| DESCRIPTION OF THE TASK |
Only what runs from the line with "2661 | 0.480 |" to the final line of the records below should be given again, word for word.

| Dataset entries |
• • • • •

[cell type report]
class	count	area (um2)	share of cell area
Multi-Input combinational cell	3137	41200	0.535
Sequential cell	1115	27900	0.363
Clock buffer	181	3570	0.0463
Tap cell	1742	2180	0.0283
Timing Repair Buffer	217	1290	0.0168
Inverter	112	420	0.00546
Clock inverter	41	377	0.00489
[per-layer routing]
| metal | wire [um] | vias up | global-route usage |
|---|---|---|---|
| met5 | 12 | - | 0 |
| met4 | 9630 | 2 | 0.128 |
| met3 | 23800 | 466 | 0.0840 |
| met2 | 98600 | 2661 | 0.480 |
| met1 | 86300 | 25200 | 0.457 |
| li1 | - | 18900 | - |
<file path="config.mk">
export PLATFORM = sky130hd
export DESIGN_NAME = multicycle_ctrl
export DESIGN_NICKNAME = d
export VERILOG_FILES = /design/src/rtl/multicycle_ctrl.sv
export SDC_FILE = /design/constraint.sdc
export NUM_CORES = 1
export LEC_CHECK = 0
export CAP_MARGIN = 25
export CORE_UTILIZATION = 45
export CTS_CLUSTER_SIZE = 10
export DETAILED_ROUTE_END_ITERATION = 8
export PLACE_DENSITY = 0.8
export SLEW_MARGIN = 5
export SYNTH_ARGS = -nofsm -noshare
export SYNTH_HDL_FRONTEND = slang
export SYNTH_SLANG_ARGS = --single-unit
export TNS_END_PERCENT = 30
</file>
<file path="constraint.sdc">
create_clock -name i_clk -period 2.5 [get_ports i_clk]
set_input_delay 0.5 -clock i_clk [delete_from_list [all_inputs] [get_ports i_clk]]
set_output_delay 0.5 -clock i_clk [all_outputs]
set_load 0.02 [all_outputs]
</file>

• • • • •

| ANSWER FOR THIS EXERCISE |
| met2 | 98600 | 2661 | 0.480 |
| met1 | 86300 | 25200 | 0.457 |
| li1 | - | 18900 | - |
<file path="config.mk">
export PLATFORM = sky130hd
export DESIGN_NAME = multicycle_ctrl
export DESIGN_NICKNAME = d
export VERILOG_FILES = /design/src/rtl/multicycle_ctrl.sv
export SDC_FILE = /design/constraint.sdc
export NUM_CORES = 1
export LEC_CHECK = 0
export CAP_MARGIN = 25
export CORE_UTILIZATION = 45
export CTS_CLUSTER_SIZE = 10
export DETAILED_ROUTE_END_ITERATION = 8
export PLACE_DENSITY = 0.8
export SLEW_MARGIN = 5
export SYNTH_ARGS = -nofsm -noshare
export SYNTH_HDL_FRONTEND = slang
export SYNTH_SLANG_ARGS = --single-unit
export TNS_END_PERCENT = 30
</file>
<file path="constraint.sdc">
create_clock -name i_clk -period 2.5 [get_ports i_clk]
set_input_delay 0.5 -clock i_clk [delete_from_list [all_inputs] [get_ports i_clk]]
set_output_delay 0.5 -clock i_clk [all_outputs]
set_load 0.02 [all_outputs]
</file>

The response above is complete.